THAP proteins target specific DNA sites through bipartite recognition of adjacent major and minor grooves.

Department of Molecular and Cell Biology, University of California, Berkeley, Berkeley, California, USA.
Nature Structural & Molecular Biology (Impact Factor: 11.63). 12/2009; 17(1):117-23. DOI: 10.1038/nsmb.1742
Source: PubMed

ABSTRACT THAP-family C(2)CH zinc-coordinating DNA-binding proteins function in diverse eukaryotic cellular processes, such as transposition, transcriptional repression, stem-cell pluripotency, angiogenesis and neurological function. To determine the molecular basis for sequence-specific DNA recognition by THAP proteins, we solved the crystal structure of the Drosophila melanogaster P element transposase THAP domain (DmTHAP) in complex with a natural 10-base-pair site.

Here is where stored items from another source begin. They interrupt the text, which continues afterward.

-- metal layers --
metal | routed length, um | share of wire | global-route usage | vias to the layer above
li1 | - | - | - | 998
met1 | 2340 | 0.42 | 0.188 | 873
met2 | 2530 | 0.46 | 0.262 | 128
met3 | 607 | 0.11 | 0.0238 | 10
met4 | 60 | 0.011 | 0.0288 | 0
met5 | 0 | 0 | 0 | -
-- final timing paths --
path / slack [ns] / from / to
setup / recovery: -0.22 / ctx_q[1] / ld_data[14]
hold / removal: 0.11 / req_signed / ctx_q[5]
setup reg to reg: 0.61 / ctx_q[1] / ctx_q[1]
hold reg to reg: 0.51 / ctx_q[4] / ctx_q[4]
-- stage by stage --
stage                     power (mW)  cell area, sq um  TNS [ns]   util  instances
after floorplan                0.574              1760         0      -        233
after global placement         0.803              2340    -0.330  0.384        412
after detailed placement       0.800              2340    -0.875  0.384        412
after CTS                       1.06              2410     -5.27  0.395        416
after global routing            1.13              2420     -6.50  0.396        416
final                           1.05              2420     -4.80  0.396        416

In contrast to C(2)H(2) zinc fingers, DmTHAP docks a conserved beta-sheet into the major groove and a basic C-terminal loop into the adjacent minor groove. We confirmed specific protein-DNA interactions by mutagenesis and DNA-binding assays. Sequence analysis of natural and in vitro-selected binding sites suggests that several THAPs (DmTHAP and human THAP1 and THAP9) recognize a bipartite TXXGGGX(A/T) consensus motif; homology suggests THAP proteins bind DNA through a bipartite interaction. These findings reveal the conserved mechanisms by which THAP-family proteins engage specific chromosomal target elements.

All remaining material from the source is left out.